Brandi S. Betts scite author profile

Purpose Acrolein has been implicated in retinal pigment epithelium (RPE) cell death, and has been associated with diabetic retinopathy. Our purpose was to investigate the potential effect of high glucose in influencing acrolein-mediated RPE cytokine production and cell death. We investigated the influence of the acrolein effect on ARPE-19 cells in high glucose conditions and quantified the release of transforming growth factor β (TGFβ1 and 2) and vascular endothelial growth factor (VEGF). We assessed the ability of N-benzylhydroxylamine(NBHA) as well as TGFβ pathway inhibitors SIS3 and SB431542 to prevent this effect of acrolein on ARPE-19 cells.

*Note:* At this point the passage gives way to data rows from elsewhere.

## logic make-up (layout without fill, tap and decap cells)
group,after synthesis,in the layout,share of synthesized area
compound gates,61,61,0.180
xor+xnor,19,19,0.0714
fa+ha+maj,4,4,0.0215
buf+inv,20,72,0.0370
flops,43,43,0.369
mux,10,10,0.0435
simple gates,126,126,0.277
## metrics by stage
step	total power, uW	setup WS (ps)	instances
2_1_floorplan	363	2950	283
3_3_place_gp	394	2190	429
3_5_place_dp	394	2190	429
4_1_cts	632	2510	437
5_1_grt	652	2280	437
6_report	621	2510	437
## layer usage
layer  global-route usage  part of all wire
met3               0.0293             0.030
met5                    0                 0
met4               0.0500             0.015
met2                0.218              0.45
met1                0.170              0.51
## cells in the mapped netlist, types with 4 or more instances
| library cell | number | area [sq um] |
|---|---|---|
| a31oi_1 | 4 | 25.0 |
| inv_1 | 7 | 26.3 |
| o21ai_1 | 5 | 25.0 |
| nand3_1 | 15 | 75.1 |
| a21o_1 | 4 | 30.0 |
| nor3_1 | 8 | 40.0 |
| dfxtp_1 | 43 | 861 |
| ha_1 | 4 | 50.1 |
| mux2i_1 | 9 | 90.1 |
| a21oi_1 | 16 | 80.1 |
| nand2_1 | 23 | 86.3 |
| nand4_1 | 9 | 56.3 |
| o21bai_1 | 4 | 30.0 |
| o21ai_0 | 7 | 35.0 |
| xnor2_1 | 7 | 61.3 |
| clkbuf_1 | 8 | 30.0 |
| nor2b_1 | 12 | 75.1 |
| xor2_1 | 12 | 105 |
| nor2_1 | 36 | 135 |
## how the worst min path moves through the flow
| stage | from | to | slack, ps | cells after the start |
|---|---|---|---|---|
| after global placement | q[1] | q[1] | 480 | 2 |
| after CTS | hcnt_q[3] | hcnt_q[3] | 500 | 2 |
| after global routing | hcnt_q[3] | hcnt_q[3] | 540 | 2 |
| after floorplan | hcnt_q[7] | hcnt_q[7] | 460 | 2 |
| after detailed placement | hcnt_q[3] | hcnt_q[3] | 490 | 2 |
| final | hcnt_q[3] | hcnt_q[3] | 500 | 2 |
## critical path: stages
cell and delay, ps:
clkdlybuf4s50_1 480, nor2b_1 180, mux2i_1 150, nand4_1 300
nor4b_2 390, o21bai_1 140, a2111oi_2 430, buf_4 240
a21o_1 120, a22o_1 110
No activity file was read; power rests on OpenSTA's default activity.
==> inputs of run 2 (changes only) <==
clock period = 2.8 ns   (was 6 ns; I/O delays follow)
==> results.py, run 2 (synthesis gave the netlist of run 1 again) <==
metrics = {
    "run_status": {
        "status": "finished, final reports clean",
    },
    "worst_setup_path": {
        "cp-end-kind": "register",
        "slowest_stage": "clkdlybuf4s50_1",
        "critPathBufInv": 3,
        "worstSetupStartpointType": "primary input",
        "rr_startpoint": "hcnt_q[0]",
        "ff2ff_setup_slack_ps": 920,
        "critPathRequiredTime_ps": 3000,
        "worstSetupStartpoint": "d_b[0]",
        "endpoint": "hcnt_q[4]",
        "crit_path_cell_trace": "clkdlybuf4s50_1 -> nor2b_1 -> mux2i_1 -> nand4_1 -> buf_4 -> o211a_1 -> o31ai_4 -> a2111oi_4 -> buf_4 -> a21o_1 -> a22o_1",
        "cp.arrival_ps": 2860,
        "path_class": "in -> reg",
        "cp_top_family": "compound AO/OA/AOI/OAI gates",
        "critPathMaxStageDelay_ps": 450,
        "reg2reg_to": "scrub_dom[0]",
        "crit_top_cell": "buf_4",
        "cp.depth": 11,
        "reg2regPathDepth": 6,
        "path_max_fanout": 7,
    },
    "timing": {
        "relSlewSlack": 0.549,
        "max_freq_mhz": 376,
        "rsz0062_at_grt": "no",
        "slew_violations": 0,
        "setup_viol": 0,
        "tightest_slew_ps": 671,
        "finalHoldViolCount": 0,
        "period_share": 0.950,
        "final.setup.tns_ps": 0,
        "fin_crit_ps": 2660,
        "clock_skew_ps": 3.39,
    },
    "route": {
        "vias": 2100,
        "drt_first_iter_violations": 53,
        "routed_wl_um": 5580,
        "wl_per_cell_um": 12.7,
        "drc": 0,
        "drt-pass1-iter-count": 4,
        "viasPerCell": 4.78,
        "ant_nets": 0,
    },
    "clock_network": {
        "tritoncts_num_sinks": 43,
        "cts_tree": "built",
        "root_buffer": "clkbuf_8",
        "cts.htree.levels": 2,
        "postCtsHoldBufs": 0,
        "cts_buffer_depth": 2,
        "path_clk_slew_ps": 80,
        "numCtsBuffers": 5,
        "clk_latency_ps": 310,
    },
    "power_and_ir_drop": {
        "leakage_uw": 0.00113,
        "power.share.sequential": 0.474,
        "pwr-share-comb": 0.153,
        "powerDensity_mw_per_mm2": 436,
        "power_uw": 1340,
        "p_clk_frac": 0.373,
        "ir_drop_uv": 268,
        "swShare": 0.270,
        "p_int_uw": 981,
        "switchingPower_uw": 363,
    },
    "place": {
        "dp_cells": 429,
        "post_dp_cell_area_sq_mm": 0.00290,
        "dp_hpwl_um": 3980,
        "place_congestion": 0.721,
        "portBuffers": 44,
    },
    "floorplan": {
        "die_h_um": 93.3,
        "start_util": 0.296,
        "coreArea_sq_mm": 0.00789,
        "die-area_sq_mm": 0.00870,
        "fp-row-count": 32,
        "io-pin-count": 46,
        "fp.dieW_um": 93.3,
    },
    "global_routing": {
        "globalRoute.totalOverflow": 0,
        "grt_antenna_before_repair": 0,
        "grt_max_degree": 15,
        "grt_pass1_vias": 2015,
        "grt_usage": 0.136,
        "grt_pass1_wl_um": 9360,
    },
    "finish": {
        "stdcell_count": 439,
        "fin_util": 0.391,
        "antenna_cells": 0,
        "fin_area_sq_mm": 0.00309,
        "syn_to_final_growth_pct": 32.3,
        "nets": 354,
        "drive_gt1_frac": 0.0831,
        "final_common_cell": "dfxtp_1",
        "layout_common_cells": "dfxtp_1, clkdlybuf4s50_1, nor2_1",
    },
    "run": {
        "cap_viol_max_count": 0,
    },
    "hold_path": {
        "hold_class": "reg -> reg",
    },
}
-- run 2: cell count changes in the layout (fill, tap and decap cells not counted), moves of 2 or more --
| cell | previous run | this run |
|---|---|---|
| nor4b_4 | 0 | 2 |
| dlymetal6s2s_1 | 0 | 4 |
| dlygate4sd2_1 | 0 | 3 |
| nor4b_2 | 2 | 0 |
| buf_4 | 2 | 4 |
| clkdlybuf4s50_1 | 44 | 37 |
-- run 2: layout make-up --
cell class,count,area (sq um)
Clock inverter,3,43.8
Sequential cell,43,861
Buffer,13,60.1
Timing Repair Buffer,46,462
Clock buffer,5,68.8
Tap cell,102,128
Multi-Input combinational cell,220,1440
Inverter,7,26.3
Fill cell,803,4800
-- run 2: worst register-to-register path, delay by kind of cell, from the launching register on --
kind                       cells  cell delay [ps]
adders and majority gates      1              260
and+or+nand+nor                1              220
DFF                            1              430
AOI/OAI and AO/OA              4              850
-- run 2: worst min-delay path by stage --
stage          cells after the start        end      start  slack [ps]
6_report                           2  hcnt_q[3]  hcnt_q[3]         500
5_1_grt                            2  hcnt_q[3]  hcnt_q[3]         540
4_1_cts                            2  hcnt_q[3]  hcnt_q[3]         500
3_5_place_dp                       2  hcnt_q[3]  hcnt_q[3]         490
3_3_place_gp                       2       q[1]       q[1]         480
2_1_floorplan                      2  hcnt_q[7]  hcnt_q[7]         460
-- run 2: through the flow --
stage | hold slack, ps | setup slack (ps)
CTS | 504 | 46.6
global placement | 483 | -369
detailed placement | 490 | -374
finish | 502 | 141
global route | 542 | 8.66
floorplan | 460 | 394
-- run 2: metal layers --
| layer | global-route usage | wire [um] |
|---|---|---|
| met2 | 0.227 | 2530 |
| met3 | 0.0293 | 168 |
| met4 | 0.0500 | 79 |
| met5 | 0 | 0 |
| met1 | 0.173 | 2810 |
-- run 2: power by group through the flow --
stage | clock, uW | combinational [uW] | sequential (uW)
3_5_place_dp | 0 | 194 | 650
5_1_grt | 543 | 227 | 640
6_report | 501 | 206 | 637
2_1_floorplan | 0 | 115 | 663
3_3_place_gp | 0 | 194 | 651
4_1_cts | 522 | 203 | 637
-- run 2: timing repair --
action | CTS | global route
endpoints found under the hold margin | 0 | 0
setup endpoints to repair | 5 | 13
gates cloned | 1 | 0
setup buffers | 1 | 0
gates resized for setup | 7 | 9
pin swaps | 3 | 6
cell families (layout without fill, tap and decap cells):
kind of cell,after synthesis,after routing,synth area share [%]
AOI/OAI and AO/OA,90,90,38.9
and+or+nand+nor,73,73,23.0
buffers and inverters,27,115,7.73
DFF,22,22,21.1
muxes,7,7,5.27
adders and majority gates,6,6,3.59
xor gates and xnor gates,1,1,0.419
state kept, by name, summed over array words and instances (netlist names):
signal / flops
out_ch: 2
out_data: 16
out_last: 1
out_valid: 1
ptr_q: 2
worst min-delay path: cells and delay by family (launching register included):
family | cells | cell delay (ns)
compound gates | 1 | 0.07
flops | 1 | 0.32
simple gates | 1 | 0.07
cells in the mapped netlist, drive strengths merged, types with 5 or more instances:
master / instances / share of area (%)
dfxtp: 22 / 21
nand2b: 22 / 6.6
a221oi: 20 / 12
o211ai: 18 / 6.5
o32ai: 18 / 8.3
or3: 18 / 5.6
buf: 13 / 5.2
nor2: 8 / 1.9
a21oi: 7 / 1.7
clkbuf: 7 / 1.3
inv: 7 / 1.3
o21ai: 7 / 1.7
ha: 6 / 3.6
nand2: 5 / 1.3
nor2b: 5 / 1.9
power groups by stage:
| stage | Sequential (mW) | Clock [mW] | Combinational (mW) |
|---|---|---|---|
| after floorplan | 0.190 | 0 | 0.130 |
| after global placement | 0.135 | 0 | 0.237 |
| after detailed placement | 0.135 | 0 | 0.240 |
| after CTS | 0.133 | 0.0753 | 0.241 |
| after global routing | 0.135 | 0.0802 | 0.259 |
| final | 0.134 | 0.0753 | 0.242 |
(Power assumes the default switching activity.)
==> config.mk <==
export PLATFORM = sky130hd
export DESIGN_NAME = multiply_sched
export DESIGN_NICKNAME = d
export VERILOG_FILES = /design/src/rtl/fpgamath_pkg.sv /design/src/rtl/multiply.sv /design/src/rtl/multiply_sched.sv
export SDC_FILE = /design/constraint.sdc
export NUM_CORES = 1
export LEC_CHECK = 0
export ABC_CLOCK_PERIOD_IN_PS = 6150
export CAP_MARGIN = 20
export CORE_MARGIN = 10
export CORE_UTILIZATION = 54
export DETAILED_ROUTE_END_ITERATION = 6
export PLACE_DENSITY_LB_ADDON = 0.2
export REMOVE_ABC_BUFFERS = 1
export SYNTH_ARGS = -nofsm -noshare
export SYNTH_HDL_FRONTEND = slang
export SYNTH_SLANG_ARGS = --single-unit
==> constraint.sdc <==
create_clock -name clk -period 6.15 [get_ports clk]
set_input_delay 0.615 -clock clk [delete_from_list [all_inputs] [get_ports clk]]
set_output_delay 0.615 -clock clk [all_outputs]
set_load 0.02 [all_outputs]
### config.mk
export PLATFORM = sky130hd
export DESIGN_NAME = sap_ram
export DESIGN_NICKNAME = d
export VERILOG_FILES = /design/src/rtl/sap_ram_pkg.sv /design/src/rtl/sap_mar.sv /design/src/rtl/sap_ram.sv
export SDC_FILE = /design/constraint.sdc
export NUM_CORES = 1
export LEC_CHECK = 0
export CORE_ASPECT_RATIO = 0.5
export CORE_MARGIN = 3
export CORE_UTILIZATION = 35
export DETAILED_ROUTE_END_ITERATION = 8
export HOLD_SLACK_MARGIN = 0.06
export PLACE_DENSITY_LB_ADDON = 0.08
export SETUP_SLACK_MARGIN = 0.05
export SYNTH_ARGS = -nofsm -noshare
export SYNTH_HDL_FRONTEND = slang
export SYNTH_SLANG_ARGS = --single-unit
### constraint.sdc
create_clock -name clk -period 2.25 [get_ports clk]
set_clock_uncertainty 0.05 [all_clocks]
set_input_delay 0.225 -clock clk [delete_from_list [all_inputs] [get_ports clk]]
set_output_delay 0.225 -clock clk [all_outputs]
set_load 0.02 [all_outputs]
==> src/rtl/sht30_measure_ctrl_if.sv <==
// sht30_measure_ctrl_if: byte-level I2C op request/response channel (cmd_* requests, rsp_* completions)
interface sht30_measure_ctrl_if;
  logic       cmd_valid;
  logic       cmd_ready;
  logic [2:0] cmd_op;
  logic [7:0] cmd_data;
  logic       rsp_valid;
  logic [7:0] rsp_data;
  logic       rsp_nack;
  modport master(output cmd_valid, cmd_op, cmd_data, input cmd_ready, rsp_valid, rsp_data, rsp_nack);
  modport slave(input cmd_valid, cmd_op, cmd_data, output cmd_ready, rsp_valid, rsp_data, rsp_nack);
endinterface

==> src/rtl/sht30_measure_ctrl.sv <==
// sht30_measure_ctrl: SHT30 single-shot sequencer (clk_50M/rst, start/auto_en triggers, bus op channel, busy, raw words, data/error strobes)
module sht30_measure_ctrl #(
  parameter logic [6:0]  I2C_ADDR      = 7'h44,
  parameter logic [15:0] MEAS_CMD      = 16'h2400,
  parameter int          WAIT_CYCLES   = 800000,
  parameter int          PERIOD_CYCLES = 50000000,
  parameter int          RSP_TIMEOUT   = 100000
) (
  input  logic                        clk_50M,
  input  logic                        rst,
  input  logic                        start,
  input  logic                        auto_en,
  sht30_measure_ctrl_if.master        bus,
  output logic                        busy,
  output logic [15:0]                 temp_raw,
  output logic [15:0]                 hum_raw,
  output logic                        data_valid,
  output logic                        crc_err,
  output logic                        nack_err,
  output logic                        timeout_err
);
  typedef enum logic [3:0] {IDLE, W_START, W_ADDR, W_CMDH, W_CMDL, W_STOP, WAIT, R_START, R_ADDR, R_BYTE, R_STOP, ABORT_STOP, DONE} state_t;
  localparam logic [2:0] OP_START = 3'd0, OP_WRITE = 3'd1, OP_RDA = 3'd2, OP_RDN = 3'd3, OP_STOP = 3'd4;
  state_t state, nxt;
  logic [2:0] idx, op;
  logic [7:0] wdata;
  logic [31:0] tmr, pcnt;
  logic [47:0] rbuf;
  logic out, is_wr, period_hit, crc_ok;
  function automatic logic [7:0] crc8(input logic [15:0] w);
    logic [7:0] c;
    c = 8'hFF;
    for (int i = 15; i >= 0; i--) c = (c[7] ^ w[i]) ? {c[6:0], 1'b0} ^ 8'h31 : {c[6:0], 1'b0};
    return c;
  endfunction
  assign busy = state != IDLE;
  assign period_hit = auto_en && pcnt == 32'(PERIOD_CYCLES - 1);
  assign is_wr = state == W_ADDR || state == W_CMDH || state == W_CMDL || state == R_ADDR;
  assign crc_ok = crc8(rbuf[47:32]) == rbuf[31:24] && crc8(rbuf[23:8]) == rbuf[7:0];
  always_comb begin
    op = (state == W_START || state == R_START) ? OP_START :
         (state == W_STOP || state == R_STOP || state == ABORT_STOP) ? OP_STOP :
         (state == R_BYTE) ? (idx == 3'd5 ? OP_RDN : OP_RDA) : OP_WRITE;
    wdata = state == W_ADDR ? {I2C_ADDR, 1'b0} :
            state == W_CMDH ? MEAS_CMD[15:8] :
            state == W_CMDL ? MEAS_CMD[7:0] :
            state == R_ADDR ? {I2C_ADDR, 1'b1} : 8'h00;
  end
  always_comb begin
    nxt = IDLE;
    case (state)
      W_START: nxt = W_ADDR;
      W_ADDR:  nxt = W_CMDH;
      W_CMDH:  nxt = W_CMDL;
      W_CMDL:  nxt = W_STOP;
      W_STOP:  nxt = WAIT;
      R_START: nxt = R_ADDR;
      R_ADDR:  nxt = R_BYTE;
      R_BYTE:  nxt = idx == 3'd5 ? R_STOP : R_BYTE;
      default: nxt = DONE;
    endcase
  end
  always_ff @(posedge clk_50M) begin
    if (rst) begin
      state <= IDLE;
      idx <= '0;
      out <= 1'b0;
      tmr <= '0;
      pcnt <= '0;
      rbuf <= '0;
      bus.cmd_valid <= 1'b0;
      bus.cmd_op <= '0;
      bus.cmd_data <= '0;
      temp_raw <= '0;
      hum_raw <= '0;
      data_valid <= 1'b0;
      crc_err <= 1'b0;
      nack_err <= 1'b0;
      timeout_err <= 1'b0;
    end else begin
      data_valid <= 1'b0;
      crc_err <= 1'b0;
      nack_err <= 1'b0;
      timeout_err <= 1'b0;
      if (auto_en) pcnt <= period_hit ? '0 : pcnt + 32'd1;
      if (state == IDLE) begin
        if (start || period_hit) begin
          state <= W_START;
          idx <= '0;
        end
      end else if (state == WAIT) begin
        tmr <= tmr + 32'd1;
        if (tmr == 32'(WAIT_CYCLES - 1)) state <= R_START;
      end else if (state == DONE) begin
        state <= IDLE;
      end else if (!out && !bus.cmd_valid) begin
        bus.cmd_valid <= 1'b1;
        bus.cmd_op <= op;
        bus.cmd_data <= wdata;
      end else if (bus.cmd_valid) begin
        if (bus.cmd_ready) begin
          bus.cmd_valid <= 1'b0;
          out <= 1'b1;
          tmr <= '0;
        end
      end else if (bus.rsp_valid) begin
        out <= 1'b0;
        tmr <= '0;
        if (is_wr && bus.rsp_nack) state <= ABORT_STOP;
        else begin
          state <= nxt;
          if (state == R_BYTE) begin
            rbuf <= {rbuf[39:0], bus.rsp_data};
            idx <= idx + 3'd1;
          end
          if (state == R_STOP) begin
            if (crc_ok) begin
              temp_raw <= rbuf[47:32];
              hum_raw <= rbuf[23:8];
              data_valid <= 1'b1;
            end else crc_err <= 1'b1;
          end
          if (state == ABORT_STOP) nack_err <= 1'b1;
        end
      end else if (tmr == 32'(RSP_TIMEOUT - 1)) begin
        out <= 1'b0;
        timeout_err <= 1'b1;
        state <= DONE;
      end else tmr <= tmr + 32'd1;
    end
  end
endmodule
==> src/flat_wrapper.sv <==
// flat-port wrapper written by rule: the top's interface ports become plain ports
module sht30_measure_ctrl_flat 
#(
  parameter logic [6:0]  I2C_ADDR      = 7'h44,
  parameter logic [15:0] MEAS_CMD      = 16'h2400,
  parameter int          WAIT_CYCLES   = 800000,
  parameter int          PERIOD_CYCLES = 50000000,
  parameter int          RSP_TIMEOUT   = 100000
)
  (clk_50M, rst, start, auto_en, busy, temp_raw, hum_raw, data_valid, crc_err, nack_err, timeout_err, bus_cmd_valid, bus_cmd_op, bus_cmd_data, bus_cmd_ready, bus_rsp_valid, bus_rsp_data, bus_rsp_nack);
  sht30_measure_ctrl_if bus_i ();
  input  logic clk_50M;
  input  logic rst;
  input  logic start;
  input  logic auto_en;
  output logic busy;
  output logic [15:0] temp_raw;
  output logic [15:0] hum_raw;
  output logic data_valid;
  output logic crc_err;
  output logic nack_err;
  output logic timeout_err;
  output wire logic [$bits(bus_i.cmd_valid)-1:0] bus_cmd_valid;
  output wire logic [$bits(bus_i.cmd_op)-1:0] bus_cmd_op;
  output wire logic [$bits(bus_i.cmd_data)-1:0] bus_cmd_data;
  input wire logic [$bits(bus_i.cmd_ready)-1:0] bus_cmd_ready;
  input wire logic [$bits(bus_i.rsp_valid)-1:0] bus_rsp_valid;
  input wire logic [$bits(bus_i.rsp_data)-1:0] bus_rsp_data;
  input wire logic [$bits(bus_i.rsp_nack)-1:0] bus_rsp_nack;
  assign bus_cmd_valid = bus_i.cmd_valid;
  assign bus_cmd_op = bus_i.cmd_op;
  assign bus_cmd_data = bus_i.cmd_data;
  assign bus_i.cmd_ready = bus_cmd_ready;
  assign bus_i.rsp_valid = bus_rsp_valid;
  assign bus_i.rsp_data = bus_rsp_data;
  assign bus_i.rsp_nack = bus_rsp_nack;
  sht30_measure_ctrl #(.I2C_ADDR(I2C_ADDR), .MEAS_CMD(MEAS_CMD), .WAIT_CYCLES(WAIT_CYCLES), .PERIOD_CYCLES(PERIOD_CYCLES), .RSP_TIMEOUT(RSP_TIMEOUT)) u_core (.clk_50M(clk_50M), .rst(rst), .start(start), .auto_en(auto_en), .bus(bus_i), .busy(busy), .temp_raw(temp_raw), .hum_raw(hum_raw), .data_valid(data_valid), .crc_err(crc_err), .nack_err(nack_err), .timeout_err(timeout_err));
endmodule
==> config.mk <==
export PLATFORM = sky130hd
export DESIGN_NAME = sht30_measure_ctrl_flat
export DESIGN_NICKNAME = d
export VERILOG_FILES = /design/src/rtl/sht30_measure_ctrl_if.sv /design/src/rtl/sht30_measure_ctrl.sv /design/src/flat_wrapper.sv
export SDC_FILE = /design/constraint.sdc
export NUM_CORES = 1
export LEC_CHECK = 0
export ABC_AREA = 1
export CORE_MARGIN = 2
export CORE_UTILIZATION = 45
export DETAILED_ROUTE_END_ITERATION = 10
export SYNTH_ARGS = -nofsm -noshare
export SYNTH_HDL_FRONTEND = slang
export SYNTH_SLANG_ARGS = --single-unit
==> constraint.sdc <==
create_clock -name clk_50M -period 4.7 [get_ports clk_50M]
set_input_delay 1.41 -clock clk_50M [delete_from_list [all_inputs] [get_ports clk_50M]]
set_output_delay 1.41 -clock clk_50M [all_outputs]
set_load 0.01 [all_outputs]
<file path="config.mk">
export PLATFORM = sky130hd
export DESIGN_NAME = dt_res_packer_flat
export DESIGN_NICKNAME = d
export VERILOG_FILES = /design/src/rtl/dt_res_packer_if.sv /design/src/rtl/dt_res_packer.sv /design/src/flat_wrapper.sv
export SDC_FILE = /design/constraint.sdc
export NUM_CORES = 1
export LEC_CHECK = 0
export CAP_MARGIN = 0
export CORE_UTILIZATION = 47
export CTS_BUF_LIST = sky130_fd_sc_hd__clkbuf_4 sky130_fd_sc_hd__clkbuf_8 sky130_fd_sc_hd__clkbuf_16
export CTS_CLUSTER_DIAMETER = 80
export DETAILED_ROUTE_END_ITERATION = 8
export GPL_ROUTABILITY_DRIVEN = 1
export GPL_TIMING_DRIVEN = 0
export PLACE_DENSITY = 0.76
export SETUP_SLACK_MARGIN = 0.1
export SYNTH_ARGS = -nofsm -noshare
export SYNTH_HDL_FRONTEND = slang
export SYNTH_SLANG_ARGS = --single-unit
</file>
<file path="constraint.sdc">
create_clock -name clk -period 3.2 [get_ports clk]
set_clock_uncertainty 0.15 [all_clocks]
set_input_delay 0.32 -clock clk [delete_from_list [all_inputs] [get_ports clk]]
set_output_delay 0.32 -clock clk [all_outputs]
set_load 0.005 [all_outputs]
</file>
--- src/rtl/axis_packet_fifo.sv ---
// AXI-Stream packet FIFO: first-word fall-through, per-packet accounting.
// Define AXIS_PKT_FIFO_STORE_FWD_EN to hold output until a whole packet is stored.
module axis_packet_fifo #(
  parameter int TDATA_WIDTH = 32,
  parameter int DEPTH       = 16
) (
  input  logic                       aclk,
  input  logic                       areset,
  input  logic [TDATA_WIDTH-1:0]     s_axis_tdata,
  input  logic [TDATA_WIDTH/8-1:0]   s_axis_tkeep,
  input  logic                       s_axis_tvalid,
  input  logic                       s_axis_tlast,
  output logic                       s_axis_tready,
  output logic [TDATA_WIDTH-1:0]     m_axis_tdata,
  output logic [TDATA_WIDTH/8-1:0]   m_axis_tkeep,
  output logic                       m_axis_tvalid,
  output logic                       m_axis_tlast,
  input  logic                       m_axis_tready,
  output logic [$clog2(DEPTH):0]     occupancy,
  output logic [$clog2(DEPTH):0]     pkt_count,
  output logic                       full,
  output logic                       empty
);

  localparam int AW = $clog2(DEPTH);
  localparam int KW = TDATA_WIDTH / 8;
  localparam int EW = TDATA_WIDTH + KW + 1;
  localparam logic [AW:0] ONE = {{AW{1'b0}}, 1'b1};

  typedef struct packed {
    logic                   last;
    logic [KW-1:0]          keep;
    logic [TDATA_WIDTH-1:0] data;
  } entry_t;

  entry_t      mem_q [DEPTH];
  entry_t      head;

  logic [AW:0] wr_ptr_q, wr_ptr_d;
  logic [AW:0] rd_ptr_q, rd_ptr_d;
  logic [AW:0] pkt_cnt_q, pkt_cnt_d;
  logic        live_q;
  logic        push, pop;
  logic        release_ok;

  assign full  = (wr_ptr_q[AW] != rd_ptr_q[AW]) &&
                 (wr_ptr_q[AW-1:0] == rd_ptr_q[AW-1:0]);
  assign empty = (wr_ptr_q == rd_ptr_q);

  // live_q keeps the slave side closed until the first edge out of reset
  assign s_axis_tready = live_q & ~full;

  assign push = s_axis_tvalid & s_axis_tready;
  assign pop  = m_axis_tvalid & m_axis_tready;

  assign head         = mem_q[rd_ptr_q[AW-1:0]];
  assign m_axis_tdata = head.data;
  assign m_axis_tkeep = head.keep;
  assign m_axis_tlast = head.last;

  assign m_axis_tvalid = ~empty & release_ok;

  assign occupancy = wr_ptr_q - rd_ptr_q;
  assign pkt_count = pkt_cnt_q;

`ifdef AXIS_PKT_FIFO_STORE_FWD_EN
  logic in_pkt_q, in_pkt_d;

  // A full FIFO releases anyway so an oversized packet cannot stall;
  // once a packet starts leaving it drains through to its tlast.
  assign release_ok = (pkt_cnt_q != '0) | full | in_pkt_q;

  // Track whether the head packet has already begun output
  always_comb begin
    in_pkt_d = in_pkt_q;
    if (pop) in_pkt_d = ~m_axis_tlast;
  end

  // Head-packet release state
  always_ff @(posedge aclk or posedge areset) begin
    if (areset) in_pkt_q <= 1'b0;
    else        in_pkt_q <= in_pkt_d;
  end
`else
  assign release_ok = 1'b1;
`endif

  // Pointer and packet-count next state
  always_comb begin
    wr_ptr_d  = wr_ptr_q;
    rd_ptr_d  = rd_ptr_q;
    pkt_cnt_d = pkt_cnt_q;
    if (push) wr_ptr_d = wr_ptr_q + ONE;
    if (pop)  rd_ptr_d = rd_ptr_q + ONE;
    unique case ({push & s_axis_tlast, pop & m_axis_tlast})
      2'b10:   pkt_cnt_d = pkt_cnt_q + ONE;
      2'b01:   pkt_cnt_d = pkt_cnt_q - ONE;
      default: pkt_cnt_d = pkt_cnt_q;
    endcase
  end

  // Control state registers
  always_ff @(posedge aclk or posedge areset) begin
    if (areset) begin
      wr_ptr_q  <= '0;
      rd_ptr_q  <= '0;
      pkt_cnt_q <= '0;
      live_q    <= 1'b0;
    end else begin
      wr_ptr_q  <= wr_ptr_d;
      rd_ptr_q  <= rd_ptr_d;
      pkt_cnt_q <= pkt_cnt_d;
      live_q    <= 1'b1;
    end
  end

  // Storage write; contents are left as-is across reset
  always_ff @(posedge aclk) begin
    if (push) begin
      mem_q[wr_ptr_q[AW-1:0]] <= {s_axis_tlast, s_axis_tkeep, s_axis_tdata};
    end
  end

endmodule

Materials and methods Confluent ARPE-19 cells were treated with acrolein and/or NBHA in both 5.5 and 18.8 mM glucose conditions. Cells were also pretreated with SIS3, a specific inhibitor of the SMAD3 pathway, and SB431542, a specific inhibitor of TGFβ signaling pathway, before treating them with acrolein. Viable cells were counted and ELISAs were performed to measure the cytokines TGFβ1 and 2, and VEGF released into the conditioned media. Results In ARPE-19 cells exposed to acrolein and hyperglycemia there was reduced cell viability and an increase in the cell media of VEGF, TGFβ1, and TGFβ2, which was reversed by NBHA. Acrolein/hyperglycemia-induced cell viability reduction and cytokine overproduction was also reduced by TGFβ pathway blockade. Conclusions We conclude that the effect of acrolein on the reduction of viability and VEGF increase by ARPE-19 cells in hyperglycemic media is conducted through the TGFβ signaling pathway. Our results suggest that benefits of sequestering acrolein by NBHA and the blockage of the TGFβ pathway by SB431542 and SIS3 offer suggestions as to potential useful pharmacological drug candidates for the prevention of diabetes-induced complications in the eye.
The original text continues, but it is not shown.